__TASK DETAILS__.
Please copy exactly the lines that run from the start of the entries to the line containing "localparam logic [31:0] MmioBase", inclusive.

Start of Block

File: src/sv/gawu_pkg.sv
// gawu_pkg: types and constants shared by the watchpoint unit modules
// no dependencies
`default_nettype none
package gawu_pkg;

  typedef enum logic [2:0] {
    OP_ARM_RANGE  = 3'd0,
    OP_ARM_VALUE  = 3'd1,
    OP_READ       = 3'd2,
    OP_READ_NOW   = 3'd3,
    OP_WRITE      = 3'd4,
    OP_BULK       = 3'd5
  } opcode_e;

  typedef enum logic [2:0] {
    ST_OK      = 3'd0,
    ST_INVALID = 3'd1,
    ST_MMIO    = 3'd2,
    ST_ARMED   = 3'd3,
    ST_DUP     = 3'd4,
    ST_FULL    = 3'd5
  } status_e;

  typedef enum logic [1:0] {
    REG_MEM_SIZE    = 2'd0,
    REG_WATCH_PAGE  = 2'd1,
    REG_MMIO_ENABLE = 2'd2
  } reg_e;

  localparam int unsigned CfgDataW    = 33;
  localparam logic [31:0] GuardLimit  = 32'h0000_1000;
  localparam logic [31:0] MmioBase    = 32'h7FC8_0000;
  localparam logic [31:0] MmioMask    = 32'hFFFF_0000;
  localparam logic [19:0] WatchReset  = 20'h50000;

  typedef struct packed {
    logic [2:0]  opcode;
    logic [31:0] address;
    logic [31:0] range_end;
    logic [31:0] size;
    logic [63:0] data;
    logic [31:0] last_word;
  } in_item_t;

  typedef struct packed {
    logic [2:0]  status;
    logic        report_valid;
    logic        report_write;
    logic [31:0] report_address;
    logic [31:0] report_value;
    logic        last;
  } out_item_t;

  // classified work passed from front to back
  typedef struct packed {
    logic        hit;      // watch hit found, reports go out
    logic        two;      // two reports
    logic        write;
    logic [2:0]  status;
    logic [31:0] addr0;
    logic [31:0] val0;
    logic [31:0] addr1;
    logic [31:0] val1;
  } job_t;

endpackage
`default_nettype wire

File: src/sv/gawu_back.sv
// gawu_back: turns queued jobs into one or two result beats
// depends on gawu_pkg
`default_nettype none
module gawu_back (
  input  wire logic           clk_i,
  input  wire logic           rst_ni,
  input  wire logic           q_empty_i,
  input  wire gawu_pkg::job_t job_i,
  output logic                q_pop_o,
  output gawu_pkg::out_item_t res_o,
  output logic                empty_o,
  input  wire logic           pop_i
);
  logic second_q;
  logic beat;

  assign empty_o = q_empty_i;
  assign beat    = pop_i && !q_empty_i;
  assign q_pop_o = beat && (!job_i.two || second_q);

  // result beat
  always_comb begin
    res_o = '0;
    res_o.status = job_i.status;
    res_o.last   = !job_i.two || second_q;
    if (job_i.hit) begin
      res_o.report_valid   = 1'b1;
      res_o.report_write   = job_i.write;
      res_o.report_address = second_q ? job_i.addr1 : job_i.addr0;
      res_o.report_value   = second_q ? job_i.val1 : job_i.val0;
    end
  end

  // which half of a two-report job
  always_ff @(posedge clk_i or negedge rst_ni) begin
    if (!rst_ni) second_q <= 1'b0;
    else if (beat) second_q <= job_i.two && !second_q;
  end
endmodule
`default_nettype wire

File: config.mk
export PLATFORM = sky130hd
export DESIGN_NAME = gawu_back
export DESIGN_NICKNAME = d
export VERILOG_FILES = /design/src/sv/gawu_pkg.sv /design/src/sv/gawu_back.sv
export SDC_FILE = /design/constraint.sdc
export NUM_CORES = 1
export LEC_CHECK = 0
export ABC_AREA = 1
export BUFFER_PORTS_ARGS = -buffer_cell sky130_fd_sc_hd__buf_4
export CAP_MARGIN = 20
export CORE_AREA = 5 5 77 79
export CTS_CLUSTER_SIZE = 16
export DETAILED_ROUTE_END_ITERATION = 12
export DIE_AREA = 0 0 82 84
export GPL_TIMING_DRIVEN = 0
export PLACE_DENSITY_LB_ADDON = 0.2
export SYNTH_ARGS = -nofsm -noshare
export SYNTH_HDL_FRONTEND = slang
export SYNTH_SLANG_ARGS = --single-unit
File: constraint.sdc
create_clock -name clk_i -period 1.3 [get_ports clk_i]
set_clock_uncertainty 0.15 [all_clocks]
set_input_delay 0.065 -clock clk_i [delete_from_list [all_inputs] [get_ports clk_i]]
set_output_delay 0.065 -clock clk_i [all_outputs]
set_load 0.1 [all_outputs]
-- Yosys cells after proc, flatten, opt, wreduce, memory -nomap -nowiden
Cells that the tools add are included.
- register bits: 1
- latch bits: 0
- RAM bits: 0
- bits in read-only memories: 0
- input bits: 138
- output and inout port bits: 72
- word-level logic and storage cells: 11
- memories: 0
- $add $sub $neg: 0
- $mul: 0
- divide/modulo/power cells: 0
- order comparisons: 0
- eq/ne operators: 0
- shift-type cells: 0
- mux-type cells: 3
- bitwise logic cells: 0
- reductions and logical operators: 7
- operators with widths (operator ; count):
    2-to-1 mux 66 bit ; 1
    2-to-1 mux 32 bit ; 2
    logical AND 1 bit ; 3
    logical NOT 1 bit ; 3
    logical OR 1 bit ; 1

-- Depth between registers and ports, before layout
- word-level depth: 3
- gate-level depth with buffers: 5
- gate-level depth less buffers: 4

-- Worst setup path before layout
No wires, ideal clock.
- path kind: reg-to-output
- start: register second_q
- end: output port res_o[43] (netlist name)
- arrival time: 2.079 ns
- data required time: 1.085 ns
- path slack: -0.994 ns
- cell stages (with the launch flop): 6
- path buffers: 2
- path through: dfrtp_1 buf_6 inv_8 buf_8 nor2_1 nor2_1
- RTL lines (item ; RTL line ; source):
    from (decl) ; gawu_back.sv:14 ; logic second_q;
    from (signal assigned) ; gawu_back.sv:37 ; else if (beat) second_q <= job_i.two && !second_q;
    to (decl) ; gawu_back.sv:10 ; output gawu_pkg::out_item_t res_o,

==> reports/results.md <==
| Step | Quantity | Value |
|---|---|---|
| run status | Result of the run | finished with violations |
| run status | Failing checks | setup timing |
| detailed routing | Number of design rule violations left after detail routing | 0 |
| placed design | Final HPWL DP | 6.10 mm |
| floorplanning | Standard cell core area | 5270 sq um |
| critical path | Endpoint of the lowest-slack register-to-register path | second_q |
| detailed routing | Routed wire length per instance | 17.2 um |
| cells and area | # diodes | 0 |
| detailed routing | Final wirelength | 8.88 mm |
| cells and area | Layout Area Growth over Synthesis | 264% |
| sta | Final worst-path cycle share | 1.09 |
| floorplanning | Floorplan row count | 27 |
| yosys | Proportion of synthesized area in mux cells | 0 |
| grt | Initial antenna violation count | 0 |
| yosys | Syn avg cell area | 5.36 sq um |
| grt | Total congestion overflow after global routing | 0 |
| yosys | Adder-cell share of the synthesized area | 0 |
| grt | Number of global-route vias before repair | 2655 |
| floorplanning | Die footprint | 6890 sq um |
| run | Max-cap check violation count | 0 |
| pwr | Internal Power | 1690 uW |
| cells and area | Registers with the highest flip-flop counts | second_q (1) |
| floorplanning | Vertical extent of the die | 84 um |
| worst hold path | Number of cells traversed by the worst hold path | 4 |
| cells and area | Util after Layout | 0.857 |
| placed design | Post-place setup slack | -312 ps |
| clocking | Later-pin clock latency in the skew report | 0 ps |
| cells and area | Proportion of layout cells with a drive suffix above 1 | 0.892 |
| grt | Largest net degree at the start of global routing | 11 |
| critical path | Setup slack, reg-to-reg | 190 ps |
| sta | Max Fclk | 709 MHz |
| critical path | Maximum fanout encountered on the critical timing path | 10 |
| yosys | Net count after synthesis | 370 |
| worst hold path | Start point of the worst hold path | q_empty_i |
| yosys | Number of synthesized register bits | 1 |
| detailed routing | Antenna violation net count after detailed routing | 0 |
| yosys | Cell variety after synth | 13 |
| detailed routing | Via count of the routed design | 2431 |
| sta | Actual slew at the worst max-slew pin | 587 ps |
| critical path | Worst flop-to-flop path startpoint | second_q |
| placed design | Post-Place Cells | 509 |
| pwr | Pwr Density | 987 nW/um^2 |
| grt | Combined global-route utilization of all metal layers | 0.238 |
| yosys | Post-synthesis compound-gate area fraction | 0.258 |
| yosys | Post-synth design cell area | 1240 sq um |
| sta | Post-Route Setup TNS | -4640 ps |
| worst hold path | Type of the worst min-delay path | in -> reg |
| cells and area | Register containing the most flip-flops in the final layout | second_q |
| yosys | Syn Inst Count | 232 |
| critical path | Startpoint kind of the worst setup timing path | flop |
| pwr | Max rail drop VDD | 619 uV |
| placed design | Routability cong. | 0.752 |
| sta | Max-slew violation count | 0 |
| sta | RSZ-0062 raised after global routing | true |
| sta | Endpoints failing setup | 60 |
| yosys | Ys Warns | 0 |
| sta | Number of failing hold endpoints at the final stage | 0 |
| yosys | Sequential share of the synthesized area | 0.0201 |
| yosys | Combinational family with the most area after synthesis | simple AND/OR/NAND/NOR gates |
| yosys | Synth Area in Simple Gates | 0.526 |
| pwr | Final Total Pwr | 4460 uW |
| pwr | Combinational group share of total power | 0.990 |
| clocking | Clock slew at the register clock pins of the worst setup and hold paths | 0 ps |
| cells and area | Max reg flops | 1 |
| critical path | Type of the worst setup path | reg -> out |
| pwr | Switching share of power | 0.621 |
| pwr | Fraction of power consumed by sequential logic | 0.010 |
| pwr | Net Switching | 2770 uW |
| detailed routing | Via density per instance | 4.72 |
| yosys | XOR/XNOR Fraction of Synth Area | 0 |
| critical path | Number of cells traversed by the worst register-to-register path | 4 |
| sta | Headroom to the max-slew limit | 0.609 |
| sta | Minimum clock period after layout | 1410 ps |
| grt | Wire length of the first global-routing pass | 13.1 mm |
| sta | Setup ws final | -111 ps |
| floorplanning | Width of the die | 82 um |
| critical path | Crit path DAT | 1200 ps |
| critical path | Category of the worst setup path capture point | output pin |
| placed design | Number of buffers added on ports | 205 |
| floorplanning | Starting Density | 0.236 |
| worst hold path | End point of the worst hold path | second_q |
| cells and area | Final-stage net count | 583 |
| detailed routing | Iteration-0 DRC count of the detailed router | 46 |
| critical path | Critical path required time | 1090 ps |
| cells and area | Count of placed standard cells in the final layout, fillers left out | 515 |
| pwr | Relative contribution of the clock network to total power | 0 |
| clocking | Postcts setup bufs | 0 |
| pwr | Leakage power total | 0.00191 uW |
| detailed routing | First-pass DRT Iterations | 4 |
| floorplanning | IO Pins | 210 |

End of Block

__RESPONSE TO THE TASK__.
File: src/sv/gawu_pkg.sv
// gawu_pkg: types and constants shared by the watchpoint unit modules
// no dependencies
`default_nettype none
package gawu_pkg;

  typedef enum logic [2:0] {
    OP_ARM_RANGE  = 3'd0,
    OP_ARM_VALUE  = 3'd1,
    OP_READ       = 3'd2,
    OP_READ_NOW   = 3'd3,
    OP_WRITE      = 3'd4,
    OP_BULK       = 3'd5
  } opcode_e;

  typedef enum logic [2:0] {
    ST_OK      = 3'd0,
    ST_INVALID = 3'd1,
    ST_MMIO    = 3'd2,
    ST_ARMED   = 3'd3,
    ST_DUP     = 3'd4,
    ST_FULL    = 3'd5
  } status_e;

  typedef enum logic [1:0] {
    REG_MEM_SIZE    = 2'd0,
    REG_WATCH_PAGE  = 2'd1,
    REG_MMIO_ENABLE = 2'd2
  } reg_e;

  localparam int unsigned CfgDataW    = 33;
  localparam logic [31:0] GuardLimit  = 32'h0000_1000;
  localparam logic [31:0] MmioBase    = 32'h7FC8_0000;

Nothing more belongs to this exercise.